Wie soll eine Regierung gesellschaftspolitische Probleme wie HIV/ AIDS, die Kriminalität oder Arbeitslosigkeit angehen, wenn diese nach wie vor vom Missmanagement geprägt ist. Mehrere Presseberichte und Studien belegten die Inkompetenzmisere in den staatlichen Organen. Das Innenministerium konnte sich in dieser Debatte zum obersten Negativbeispiel katapultieren – Menschen wurden für tot erklärt, die Ausstellung von Genehmigungen/ Visas ist vergessen worden und Verträge sind nicht eingehalten worden. Der leidtragende ist der Bürger, der fristgerecht seinen Verpflichtungen nachgekommen ist.
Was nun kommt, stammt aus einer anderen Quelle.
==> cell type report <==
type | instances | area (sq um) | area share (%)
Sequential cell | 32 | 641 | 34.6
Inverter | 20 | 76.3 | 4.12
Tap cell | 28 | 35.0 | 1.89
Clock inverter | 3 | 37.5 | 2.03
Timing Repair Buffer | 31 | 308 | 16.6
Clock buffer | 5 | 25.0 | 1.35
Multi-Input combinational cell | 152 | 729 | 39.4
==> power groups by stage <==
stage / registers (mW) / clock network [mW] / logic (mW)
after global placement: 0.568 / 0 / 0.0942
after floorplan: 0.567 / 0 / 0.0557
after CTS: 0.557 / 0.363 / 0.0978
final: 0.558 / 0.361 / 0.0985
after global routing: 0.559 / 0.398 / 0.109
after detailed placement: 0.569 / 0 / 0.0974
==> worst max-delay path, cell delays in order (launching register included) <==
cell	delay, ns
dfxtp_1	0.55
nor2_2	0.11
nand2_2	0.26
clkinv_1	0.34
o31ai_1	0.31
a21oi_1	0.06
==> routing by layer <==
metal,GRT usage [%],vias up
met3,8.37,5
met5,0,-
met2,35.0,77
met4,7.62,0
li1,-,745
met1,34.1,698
==> config.mk <==
export PLATFORM = sky130hd
export DESIGN_NAME = conv_seq_ctrl
export DESIGN_NICKNAME = d
export VERILOG_FILES = /design/src/rtl/conv_pkg.sv /design/src/rtl/conv_dwell_timer.sv /design/src/rtl/conv_seq_ctrl.sv
export SDC_FILE = /design/constraint.sdc
export NUM_CORES = 1
export LEC_CHECK = 0
export ABC_AREA = 0
export CORE_MARGIN = 1
export CORE_UTILIZATION = 60
export CTS_BUF_LIST = sky130_fd_sc_hd__clkbuf_8
export DETAILED_ROUTE_END_ITERATION = 6
export GPL_TIMING_DRIVEN = 0
export PLACE_DENSITY = 0.84
export SLEW_MARGIN = 15
export SYNTH_ARGS = -nofsm -noshare
export SYNTH_HDL_FRONTEND = slang
export SYNTH_SLANG_ARGS = --single-unit
export TNS_END_PERCENT = 100
==> constraint.sdc <==
create_clock -name CLOCK_50 -period 3.6 [get_ports CLOCK_50]
set_clock_uncertainty 0.2 [all_clocks]
set_input_delay 0.54 -clock CLOCK_50 [delete_from_list [all_inputs] [get_ports CLOCK_50]]
set_output_delay 0.54 -clock CLOCK_50 [all_outputs]
set_load 0.03 [all_outputs]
Die Public Service Commission unter der Leitung von Ben Mthembu, eine staatliche und unabhängige Organisation zur Kontrolle staatlicher Finanzaktivitäten im Sinne von Good Governance, kommt im „Overview on Financial Misconduct for the 2008/2009 Financial Year“ von 2010 zum Ergebnis, dass auf der nationalen Ebene das  Department of Justice and Constitutional Development (vergleichbar mit: Justizministerium) und Innenministerium am stärksten vom Missmanagement betroffen sind. Von 260 Fällen entfielen 121 auf das Ressort Justiz und 22 andere auf die Innenverwaltung. Auf der provinziellen Ebene, im Bundesländer-Vergleich, belegen Kwazulu-Natal (258) und Limpopo (255) die schlechtesten Plätze. An dritter Stelle folgt die von der Oppositionspartei Democratic Alliance (DA) regierte Provinz Westkap mit 132 Fällen.
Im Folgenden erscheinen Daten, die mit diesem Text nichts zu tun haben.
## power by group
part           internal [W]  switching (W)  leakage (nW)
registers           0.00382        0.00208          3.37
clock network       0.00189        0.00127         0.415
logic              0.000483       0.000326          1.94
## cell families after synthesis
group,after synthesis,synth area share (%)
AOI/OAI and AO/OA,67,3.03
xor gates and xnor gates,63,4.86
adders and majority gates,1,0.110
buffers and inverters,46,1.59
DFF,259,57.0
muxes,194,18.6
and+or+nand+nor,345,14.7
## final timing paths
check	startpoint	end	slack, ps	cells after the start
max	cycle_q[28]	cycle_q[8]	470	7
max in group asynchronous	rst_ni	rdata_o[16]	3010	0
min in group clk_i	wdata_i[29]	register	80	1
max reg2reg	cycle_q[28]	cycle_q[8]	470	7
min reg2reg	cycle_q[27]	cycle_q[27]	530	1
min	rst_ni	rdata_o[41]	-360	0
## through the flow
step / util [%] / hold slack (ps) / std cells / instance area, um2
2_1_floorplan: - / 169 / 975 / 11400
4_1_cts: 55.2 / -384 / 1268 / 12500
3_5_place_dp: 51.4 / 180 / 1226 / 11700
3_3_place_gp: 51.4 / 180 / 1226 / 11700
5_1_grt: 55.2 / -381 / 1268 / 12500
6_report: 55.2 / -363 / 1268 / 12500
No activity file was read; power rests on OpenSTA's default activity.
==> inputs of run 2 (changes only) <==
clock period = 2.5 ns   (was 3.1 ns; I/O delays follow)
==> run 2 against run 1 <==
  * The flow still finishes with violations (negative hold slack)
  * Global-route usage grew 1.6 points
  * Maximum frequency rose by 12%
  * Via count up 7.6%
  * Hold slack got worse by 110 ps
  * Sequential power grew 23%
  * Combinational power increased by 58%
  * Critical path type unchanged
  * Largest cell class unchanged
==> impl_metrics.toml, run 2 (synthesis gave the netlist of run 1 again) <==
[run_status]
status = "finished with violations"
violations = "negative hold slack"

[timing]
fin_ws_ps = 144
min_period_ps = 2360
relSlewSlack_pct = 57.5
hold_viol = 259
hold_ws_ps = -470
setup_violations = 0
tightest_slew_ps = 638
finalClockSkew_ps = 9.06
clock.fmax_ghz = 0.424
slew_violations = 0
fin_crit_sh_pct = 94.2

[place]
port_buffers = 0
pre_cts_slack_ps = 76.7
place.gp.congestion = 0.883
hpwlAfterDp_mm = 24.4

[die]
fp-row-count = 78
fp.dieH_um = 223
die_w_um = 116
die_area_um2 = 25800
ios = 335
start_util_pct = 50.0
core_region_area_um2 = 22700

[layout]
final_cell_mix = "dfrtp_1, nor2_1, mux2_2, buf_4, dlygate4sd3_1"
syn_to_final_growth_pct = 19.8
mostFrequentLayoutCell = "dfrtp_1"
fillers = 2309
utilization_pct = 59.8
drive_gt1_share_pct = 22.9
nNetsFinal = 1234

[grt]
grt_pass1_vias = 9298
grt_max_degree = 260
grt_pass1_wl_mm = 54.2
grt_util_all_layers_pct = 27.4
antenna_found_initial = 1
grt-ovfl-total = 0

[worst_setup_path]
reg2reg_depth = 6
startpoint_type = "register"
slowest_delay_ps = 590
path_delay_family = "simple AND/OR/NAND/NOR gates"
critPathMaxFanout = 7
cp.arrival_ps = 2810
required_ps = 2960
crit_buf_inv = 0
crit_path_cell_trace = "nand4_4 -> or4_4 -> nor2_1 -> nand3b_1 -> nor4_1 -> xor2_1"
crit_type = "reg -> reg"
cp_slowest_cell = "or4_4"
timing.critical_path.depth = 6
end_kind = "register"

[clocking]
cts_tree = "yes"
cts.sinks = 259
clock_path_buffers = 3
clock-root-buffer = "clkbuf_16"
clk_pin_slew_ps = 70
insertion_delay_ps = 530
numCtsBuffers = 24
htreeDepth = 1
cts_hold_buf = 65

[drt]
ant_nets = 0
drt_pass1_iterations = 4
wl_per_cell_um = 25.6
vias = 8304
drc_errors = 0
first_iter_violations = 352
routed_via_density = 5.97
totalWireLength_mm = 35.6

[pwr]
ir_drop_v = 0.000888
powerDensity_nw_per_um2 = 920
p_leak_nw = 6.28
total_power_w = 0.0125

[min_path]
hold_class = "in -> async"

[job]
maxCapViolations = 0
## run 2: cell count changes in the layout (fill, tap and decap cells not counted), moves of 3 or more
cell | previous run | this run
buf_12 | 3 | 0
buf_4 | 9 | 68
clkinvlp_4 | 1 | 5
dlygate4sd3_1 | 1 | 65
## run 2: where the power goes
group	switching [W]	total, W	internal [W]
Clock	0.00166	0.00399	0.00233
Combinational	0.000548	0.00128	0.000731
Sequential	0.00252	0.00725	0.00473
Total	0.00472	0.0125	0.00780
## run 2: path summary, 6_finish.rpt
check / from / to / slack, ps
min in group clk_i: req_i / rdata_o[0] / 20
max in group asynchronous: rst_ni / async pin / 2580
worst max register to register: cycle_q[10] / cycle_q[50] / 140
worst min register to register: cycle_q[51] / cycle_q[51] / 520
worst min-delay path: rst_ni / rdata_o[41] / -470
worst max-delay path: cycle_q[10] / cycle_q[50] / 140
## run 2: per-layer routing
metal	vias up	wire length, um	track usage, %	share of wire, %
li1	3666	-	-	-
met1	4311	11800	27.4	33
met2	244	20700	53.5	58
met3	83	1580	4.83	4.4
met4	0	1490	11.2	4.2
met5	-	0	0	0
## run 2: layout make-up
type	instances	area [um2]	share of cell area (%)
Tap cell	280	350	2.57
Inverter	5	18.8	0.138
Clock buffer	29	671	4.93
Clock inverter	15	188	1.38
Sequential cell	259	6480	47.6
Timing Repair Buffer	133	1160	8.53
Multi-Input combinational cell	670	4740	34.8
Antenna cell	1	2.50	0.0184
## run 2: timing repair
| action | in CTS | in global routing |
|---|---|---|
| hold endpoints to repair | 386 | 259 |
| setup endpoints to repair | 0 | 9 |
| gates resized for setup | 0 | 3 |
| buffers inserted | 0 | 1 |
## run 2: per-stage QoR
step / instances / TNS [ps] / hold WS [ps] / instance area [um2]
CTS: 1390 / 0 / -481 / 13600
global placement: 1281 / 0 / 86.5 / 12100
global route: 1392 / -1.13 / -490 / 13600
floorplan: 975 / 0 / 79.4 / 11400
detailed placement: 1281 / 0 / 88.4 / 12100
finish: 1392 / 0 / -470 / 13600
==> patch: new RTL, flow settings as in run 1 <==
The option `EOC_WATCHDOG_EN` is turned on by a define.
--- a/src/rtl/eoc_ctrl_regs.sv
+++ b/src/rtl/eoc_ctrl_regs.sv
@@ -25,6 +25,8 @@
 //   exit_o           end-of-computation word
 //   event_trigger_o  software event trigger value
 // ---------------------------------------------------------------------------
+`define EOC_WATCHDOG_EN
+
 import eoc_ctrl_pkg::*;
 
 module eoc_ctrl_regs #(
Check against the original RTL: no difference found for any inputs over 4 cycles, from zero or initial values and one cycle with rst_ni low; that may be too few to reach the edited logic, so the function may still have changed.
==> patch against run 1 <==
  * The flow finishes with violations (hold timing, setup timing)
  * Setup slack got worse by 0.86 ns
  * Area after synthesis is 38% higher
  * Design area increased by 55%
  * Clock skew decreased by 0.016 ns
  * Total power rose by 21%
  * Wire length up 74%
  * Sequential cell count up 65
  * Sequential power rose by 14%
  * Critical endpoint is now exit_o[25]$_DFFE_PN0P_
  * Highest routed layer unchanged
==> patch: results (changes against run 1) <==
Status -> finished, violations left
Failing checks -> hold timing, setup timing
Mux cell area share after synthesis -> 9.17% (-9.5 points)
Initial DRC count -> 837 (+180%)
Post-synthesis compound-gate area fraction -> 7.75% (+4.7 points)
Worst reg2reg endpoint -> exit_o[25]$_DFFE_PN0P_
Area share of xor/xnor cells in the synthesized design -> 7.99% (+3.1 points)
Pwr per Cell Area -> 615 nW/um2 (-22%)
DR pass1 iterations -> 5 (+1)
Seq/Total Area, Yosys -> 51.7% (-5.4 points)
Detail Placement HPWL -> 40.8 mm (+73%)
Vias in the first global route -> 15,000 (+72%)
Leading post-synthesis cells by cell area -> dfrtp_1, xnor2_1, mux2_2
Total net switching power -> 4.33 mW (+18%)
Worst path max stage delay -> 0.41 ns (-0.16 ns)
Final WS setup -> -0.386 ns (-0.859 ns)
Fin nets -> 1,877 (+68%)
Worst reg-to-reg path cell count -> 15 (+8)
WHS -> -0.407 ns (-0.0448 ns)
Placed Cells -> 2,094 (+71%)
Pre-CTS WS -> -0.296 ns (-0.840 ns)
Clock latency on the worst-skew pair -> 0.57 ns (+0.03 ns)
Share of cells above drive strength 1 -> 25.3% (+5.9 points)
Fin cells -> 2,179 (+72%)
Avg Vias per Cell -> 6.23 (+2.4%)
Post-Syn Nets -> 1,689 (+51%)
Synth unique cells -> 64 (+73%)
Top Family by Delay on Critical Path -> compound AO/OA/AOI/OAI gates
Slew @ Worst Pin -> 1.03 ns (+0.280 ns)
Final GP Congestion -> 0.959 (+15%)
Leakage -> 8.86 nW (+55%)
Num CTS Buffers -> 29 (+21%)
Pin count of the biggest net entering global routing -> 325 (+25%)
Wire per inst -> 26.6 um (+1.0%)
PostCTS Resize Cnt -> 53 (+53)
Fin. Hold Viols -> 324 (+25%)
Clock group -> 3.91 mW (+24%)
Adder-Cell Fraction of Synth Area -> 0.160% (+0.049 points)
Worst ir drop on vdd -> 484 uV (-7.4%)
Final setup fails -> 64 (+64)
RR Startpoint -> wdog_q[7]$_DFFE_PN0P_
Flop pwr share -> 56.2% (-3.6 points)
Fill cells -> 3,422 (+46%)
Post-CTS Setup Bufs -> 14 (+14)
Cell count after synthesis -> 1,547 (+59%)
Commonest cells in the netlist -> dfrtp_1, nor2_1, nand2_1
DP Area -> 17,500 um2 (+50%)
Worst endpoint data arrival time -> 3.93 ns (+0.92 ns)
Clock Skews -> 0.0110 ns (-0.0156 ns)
### config.mk
export PLATFORM = sky130hd
export DESIGN_NAME = read_check_ecc_flat
export DESIGN_NICKNAME = d
export VERILOG_FILES = /design/src/rtl/read_check_ecc_if.sv /design/src/rtl/read_check_ecc.sv /design/src/flat_wrapper.sv
export SDC_FILE = /design/constraint.sdc
export NUM_CORES = 1
export LEC_CHECK = 0
export CORE_ASPECT_RATIO = 0.9
export CORE_MARGIN = 2
export CORE_UTILIZATION = 59
export CTS_BUF_LIST = sky130_fd_sc_hd__clkbuf_4 sky130_fd_sc_hd__clkbuf_8
export DETAILED_ROUTE_END_ITERATION = 7
export DONT_BUFFER_PORTS = 1
export GPL_TIMING_DRIVEN = 0
export PLACE_DENSITY = 0.86
export SETUP_SLACK_MARGIN = 0.1
export SYNTH_ARGS = -nofsm -noshare
export SYNTH_HDL_FRONTEND = slang
export SYNTH_SLANG_ARGS = --single-unit
export TNS_END_PERCENT = 1
### constraint.sdc
create_clock -name clk -period 11 [get_ports clk]
set_clock_uncertainty 0.1 [all_clocks]
set_input_delay 1.1 -clock clk [delete_from_list [all_inputs] [get_ports clk]]
set_output_delay 1.1 -clock clk [all_outputs]
set_load 0.005 [all_outputs]
### src/rtl/seq_detect_p.sv
// seq_detect_p: streaming detector for a DEPTH-symbol pattern with a saturating match counter.
// Optional idle timeout on partial matches is compiled in with `define SEQ_DETECT_TIMEOUT_EN.
module seq_detect_p #(
  parameter int                  DW      = 4,
  parameter int                  DEPTH   = 4,
  parameter int                  OVERLAP = 1,
  parameter int                  CNT_W   = 8,
  parameter logic [DW*DEPTH-1:0] RST_PAT = 16'h8431,
  parameter int                  TIMEOUT = 8
) (
  input  logic                clk,
  input  logic                rstn,
  input  logic                din_valid,
  input  logic [DW-1:0]       din,
  input  logic                pat_load,
  input  logic [DW*DEPTH-1:0] pat,
  input  logic                cnt_clr,
  output logic                out,
  output logic                busy,
  output logic [CNT_W-1:0]    match_cnt,
  output logic                tmo
);

  localparam int             IW   = (DEPTH > 1) ? $clog2(DEPTH) : 1;
  localparam logic [IW-1:0]  LAST = IW'(DEPTH - 1);

  if (DEPTH < 2 || DEPTH > 16 || TIMEOUT < 1) begin : g_param_check
    $error("seq_detect_p: DEPTH must be 2..16 and TIMEOUT must be >= 1");
  end

  logic [DW*DEPTH-1:0] r_pat;
  logic [IW-1:0]       r_idx;
  logic                r_out;
  logic                r_busy;
  logic [CNT_W-1:0]    r_cnt;

  logic [DW-1:0]       w_sym [DEPTH];
  logic                w_hit;
  logic                w_first;
  logic                w_match;
  logic                w_tmo_hit;
  logic [IW-1:0]       w_idx_nxt;

  for (genvar g = 0; g < DEPTH; g++) begin : g_sym
    assign w_sym[g] = r_pat[g*DW +: DW];
  end

  assign w_hit   = (din == w_sym[r_idx]);
  assign w_first = (din == w_sym[0]);
  // A symbol arriving alongside pat_load is dropped, so it can never complete a match.
  assign w_match = din_valid && !pat_load && w_hit && (r_idx == LAST);

  always_comb begin
    w_idx_nxt = r_idx;
    if (pat_load) begin
      w_idx_nxt = '0;
    end else if (din_valid) begin
      if (w_hit && (r_idx != LAST)) begin
        w_idx_nxt = r_idx + 1'b1;
      end else if (w_hit && (OVERLAP == 0)) begin
        w_idx_nxt = '0;
      end else begin
        w_idx_nxt = w_first ? IW'(1) : '0;
      end
    end else if (w_tmo_hit) begin
      w_idx_nxt = '0;
    end
  end

  always_ff @(posedge clk or negedge rstn) begin
    if (!rstn) begin
      r_idx  <= '0;
      r_pat  <= RST_PAT;
      r_out  <= 1'b0;
      r_busy <= 1'b0;
      r_cnt  <= '0;
    end else begin
      r_idx  <= w_idx_nxt;
      if (pat_load) begin
        r_pat <= pat;
      end
      r_out  <= w_match;
      // busy follows the current index, so it trails idx by one cycle
      r_busy <= (r_idx != '0);
      if (cnt_clr) begin
        r_cnt <= '0;
      end else if (w_match && (r_cnt != '1)) begin
        r_cnt <= r_cnt + 1'b1;
      end
    end
  end

`ifdef SEQ_DETECT_TIMEOUT_EN
  localparam int TW = $clog2(TIMEOUT + 1);

  logic [TW-1:0] r_idle;
  logic          r_tmo;

  assign w_tmo_hit = !pat_load && !din_valid && (r_idx != '0) && (r_idle == TW'(TIMEOUT - 1));

  always_ff @(posedge clk or negedge rstn) begin
    if (!rstn) begin
      r_idle <= '0;
      r_tmo  <= 1'b0;
    end else begin
      if (pat_load || din_valid || (r_idx == '0) || w_tmo_hit) begin
        r_idle <= '0;
      end else begin
        r_idle <= r_idle + 1'b1;
      end
      r_tmo <= w_tmo_hit;
    end
  end

  assign tmo = r_tmo;
`else
  assign w_tmo_hit = 1'b0;
  assign tmo       = 1'b0;
`endif

  assign out       = r_out;
  assign busy      = r_busy;
  assign match_cnt = r_cnt;

endmodule

### config.mk
export PLATFORM = sky130hd
export DESIGN_NAME = seq_detect_p
export DESIGN_NICKNAME = d
export VERILOG_FILES = /design/src/rtl/seq_detect_p.sv
export SDC_FILE = /design/constraint.sdc
export NUM_CORES = 1
export LEC_CHECK = 0
export ABC_AREA = 0
export BUFFER_PORTS_ARGS = -buffer_cell sky130_fd_sc_hd__buf_2
export CORE_MARGIN = 4
export CORE_UTILIZATION = 53
export DETAILED_ROUTE_END_ITERATION = 10
export PLACE_DENSITY_LB_ADDON = 0.1
export SYNTH_ARGS = -nofsm -noshare
export SYNTH_HDL_FRONTEND = slang
export SYNTH_SLANG_ARGS = --single-unit
### constraint.sdc
create_clock -name clk -period 4.7 [get_ports clk]
set_input_delay 0.235 -clock clk [delete_from_list [all_inputs] [get_ports clk]]
set_output_delay 0.235 -clock clk [all_outputs]
set_load 0.05 [all_outputs]
Yosys cells after proc, flatten, opt, wreduce, memory -nomap -nowiden
Cells that the tools add are included.
W data, S select, Z words.
{ "totals": {"reg_bits": 28, "inputBits": 25, "out_inout_bits": 11, "wordCells": 32} }
{ "op_classes": {"add_sub_neg": 2, "n_lt_le_gt_ge": 1, "n_eq_ne": 5, "muxes": 9, "n_bitwise": 1, "n_reduce_logical": 9} }
{ "ops": {"columns": ["operator", "count"], "rows": [
  ["$mux W8", 2],
  ["$add A8 B1 Y8 const B", 1],
  ["$bmux W4 S2", 1],
  ["$eq A4 B4 Y1", 2],
  ["$mux W4", 2],
  ["$ne A8 B8 Y1 const B", 1],
  ["$mux W2", 3],
  ["$reduce_bool A2 Y1", 3],
  ["$logic_and A1 B1 Y1", 5],
  ["$ge A3 B3 Y1 const B", 1],
  ["$not A2 Y3", 1],
  ["$add A2 B1 Y2 const B", 1],
  ["$eq A2 B2 Y1 const B", 1],
  ["$ne A2 B2 Y1 const B", 1],
  ["$logic_not A1 Y1", 1],
  ["$mux W1", 1]
]} }

Depth between registers and ports, before layout
{ "depth": {"ltp_word": 10, "ltp_mapped": 7, "ltp_nobuf": 6} }

Worst setup path before layout
No wires, ideal clock.
{ "synth_path": {"kind": "reg-to-reg", "from": "register r_idx[0]", "to": "register r_cnt[5], in the netlist match_cnt[5]", "t_arrival_ns": 2.105, "required_ns": 4.622, "slack_ns": 2.518, "path_stages_with_launch": 8, "path_cell_list": "dfrtp_1 -> buf_6 -> mux4_1 -> xnor2_1 -> nand4_1 -> buf_2 -> or4_1 -> a21oi_1"} }
{ "synth_between": {"elab_chain_cells": 9} }
{ "synth_rtl": {"columns": ["item", "line", "source"], "rows": [
  ["start, declared", "32", "logic [IW-1:0] r_idx;"],
  ["start signal, assigned", "78", "r_idx <= w_idx_nxt;"],
  ["$not A2 Y3 (implied by the code)", "48", "assign w_hit = (din == w_sym[r_idx]);"],
  ["$bmux W4 S2", "48", null],
  ["$mux W4 (implied by the code) (2 in a row)", "48", null],
  ["$eq A4 B4 Y1", "48", null],
  ["$logic_and A1 B1 Y1", "51", "assign w_match = din_valid && !pat_load && w_hit && (r_idx == LAST);"],
  ["$logic_and A1 B1 Y1 *", "51", null],
  ["$logic_and A1 B1 Y1 *", "87", "end else if (w_match && (r_cnt != '1)) begin"],
  ["$reduce_bool A2 Y1 (no line) *", null, null],
  ["end signal, assigned", "88", "r_cnt <= r_cnt + 1'b1;"],
  ["end, declared", "35", "logic [CNT_W-1:0] r_cnt;"]
]} }
Mark *: on every way between the ends. The rest lies on a longest branch, timed or not. The select of a mux whose other input is x is not followed.
A chain may end at the register's enable or synchronous reset.

Worst setup path after layout
{ "layout_path": {"from": "register r_idx[0]", "to": "register r_cnt[4], in the netlist match_cnt[4]"} }
Same word-level chain as after synthesis.

==> results.yml <==
run_status:
  status: "finished, final reports clean"
worst_setup_path:
  arrival_ps: 2900
  crit_type: "reg2reg"
  critPathBufInv: 0
  slowest_delay_ps: 630
  required_ps: 4950
  worstPathMaxFanout: 13
  crit_start: "r_idx[0]"
  crit_slowest_cell: "or4_1"
  path_cells: "mux4_1 -> xnor2_1 -> nand4_1 -> or4_1 -> a21oi_1"
  endpoint_kind: "flip-flop"
  reg2reg_from: "r_idx[0]"
  cp_top_family: "simple AND/OR/NAND/NOR gates"
  rrSetupSlack_ps: 2050
  start_kind: "flip-flop"
synthesis:
  yosysWarnings: 0
  synth-edff-count: 0
  synth-seq-area-share_pct: 48.62
  yosys_register_bits: 28
  syn-num-nets: 148
  async_flop_share_pct: 100.0
  yosysTopAreaCell: "dfrtp_1"
  synth.area.top_cells: "dfrtp_1, mux2_2, dfstp_2"
  syn_area_sq_mm: 0.001454
  syn-instance-count: 120
  synth_flop_cell: "dfrtp_1"
  netlist.area_leader.share_pct: 39.59
  syn_avg_cell_area_sq_um: 12.12
  synth_cell_type_count: 37
timing:
  finalMaxSlewViolations: 0
  timing.final.crit_period_ps: 2655
  timing.hold.ws_ps: 130.2
  setup_viol: 0
  relSlewSlack_pct: 59.62
  tns_ps: 0
  grt_setup_unrepaired: "no"
  worst_slew_pin_slew_ps: 605.7
  skew_ps: 9.254
  period_share_pct: 56.48
  fmaxAchievable_mhz: 376.7
  hold_viol: 0
grt:
  grt_usage_pct: 16.16
  overflow: 0
  grt_max_degree: 29
  grt_pass1_vias: 1029
  grt_pass1_wl_um: 4381
  antenna_found_initial: 0
die:
  die_x_um: 60.38
  initial_core_util_pct: 57.13
  fp.dieArea_sq_mm: 0.003645
  die_h_um: 60.38
  core_sq_mm: 0.002545
  io_pins: 36
  row_count: 18
clock_network:
  cts_buffer_depth: 2
  htree_levels: 1
  cts_buffers: 3
  clk_latency_ps: 320
  cts_tree: "done"
  clk_pin_slew_worst_paths_ps: 140
  cts.sinks: 28
  cts-root-buf: "clkbuf_4"
power_and_ir_drop:
  p_per_area_mw_per_mm2: 261.8
  p_leak_nw: 0.7281
  ir_drop_mv: 0.1874
detailed_routing:
  drt_iter0_markers: 62
  drtAntennaViolNets: 0
  drt_first_pass_iters: 4
  drc: 0
  vias: 1045
  wl_per_cell_um: 14.39
  finalWirelength_um: 2633
  vias_per_cell: 5.710
placement:
  dpl.hpwl_um: 2016
  portBuffers: 34
  place_congestion: 0.7849
final_layout:
  antenna_cells: 0
  synthToLayoutAreaGrowth_pct: 14.37
  fillCellCount: 213
  drive_gt1_share_pct: 39.22
  final_nets: 182
job:
  cap_violations: 0
worst_hold_path:
  hp-class: "in2reg"
  min_from: "pat[11]"
-- power by group --
group | internal [mW] | total [mW] | leakage, nW | switching (mW)
combinational | 0.0357 | 0.0667 | 0.365 | 0.0311
sequential | 0.259 | 0.269 | 0.349 | 0.0103
clock | 0.0332 | 0.0993 | 0.0150 | 0.0661
-- registers in the layout, summed over array words and instances, names as in the netlist --
| register | count |
|---|---|
| busy | 1 |
| match_cnt | 8 |
| out | 1 |
| r_idx | 2 |
| r_pat | 16 |
-- cell usage after synthesis, types with 2 or more instances --
master    instances
a21oi_1           6
nor3_1            2
nand2_1           4
mux4_2            2
o31ai_1           5
nor2_1            4
mux4_1            2
or4_1             5
ha_1              3
nand2b_1          3
xor2_1            4
nor2b_1           2
mux2_2           16
clkbuf_1          2
dfstp_2           5
xnor2_1           4
nand4_1           3
inv_1             5
dfrtp_1          23
nand3_1           3
-- timing repair --
item,CTS,global route
endpoints found under the hold margin,23,0
hold buffers,1,0
setup buffers,0,0
gates resized for setup,0,0
-- layout make-up --
type / instances / area [sq um] / share of cell area, %
Inverter: 5 / 18.77 / 1.129
Timing Repair Buffer: 35 / 180.2 / 10.84
Sequential cell: 28 / 706.9 / 42.51
Clock buffer: 4 / 26.28 / 1.580
Multi-Input combinational cell: 81 / 693.2 / 41.69
Tap cell: 30 / 37.54 / 2.257
-- worst reg2reg max path: stages (launching register included) --
cell and delay (ps):
dfrtp_1 580, mux4_1 620, xnor2_1 180, nand4_1 410, or4_1 630, a21oi_1 160
-- logic make-up after synthesis --
| family | share of synthesized area (%) |
|---|---|
| mux | 20.57 |
| flops | 48.62 |
| buf+inv | 3.700 |
| fa+ha+maj | 2.582 |
| other cells | 0.2579 |
| xor+xnor | 4.819 |
| compound gates | 6.455 |
| simple gates | 13.00 |
-- metal layers --
metal	track usage (%)	vias to the layer above	wire, um
met2	28.24	30	1362
met4	5.696	0	17
met5	0	-	0
met3	4.468	2	157
met1	19.06	508	1097
li1	-	505	-
-- cell usage in the layout, fill, tap and decap left out, drive strengths merged --
cell	synthesis	routed
buf	4	34
dfrtp	23	23
mux2	17	17
a21oi	6	6
inv	5	5
o31ai	5	5
or4	5	5
dfstp	5	5
xnor2	4	4
nor2	4	4
xor2	4	4
nand2	4	4
clkbuf	2	4
mux4	4	4
nand4	3	3
nand3	3	3
nand2b	3	3
ha	3	3
nor3	2	2
nor2b	2	2
nand3b	1	1
and4	1	1
nor4	1	1
o21ai	1	1
a31o	1	1
or2b	1	1
a31oi	1	1
and4b	1	1
or3	1	1
mux2i	1	1
o22ai	1	1
conb	1	1
dlygate4sd3	0	1
-- metrics by stage --
step | power (mW) | worst slack (ps) | std cells | instance area (sq um) | utilization, %
finish | 0.4354 | 2045 | 183 | 1663 | 65.34
global route | 0.4652 | 1827 | 183 | 1663 | 65.34
CTS | 0.4412 | 2051 | 183 | 1663 | 65.34
detailed placement | 0.3412 | 2092 | 178 | 1627 | 63.91
global placement | 0.3384 | 2207 | 178 | 1627 | 63.91
floorplan | 0.3185 | 2518 | 120 | 1454 | -
-- worst paths after layout --
path,end,cells past startpoint
min,r_pat[11],2
max,match_cnt[4],5
min in group asynchronous,match_cnt[0],2
max reg2reg,match_cnt[4],5
max in group asynchronous,r_pat[1],2
min reg2reg,r_pat[12],1
(Power assumes the default switching activity.)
Transparenz, Bürgernähe und wirksame Politikmechanismen wurden immer wieder versprochen. Deren Umsetzungen lassen sich jedoch – zumindest auf den ersten Blick – nicht erkennen. Die Glaubwürdigkeit in den südafrikanischen Staat kann zurecht solange in Frage gestellt werden, bis die Regierung diesen Grundaufgaben nachkommt.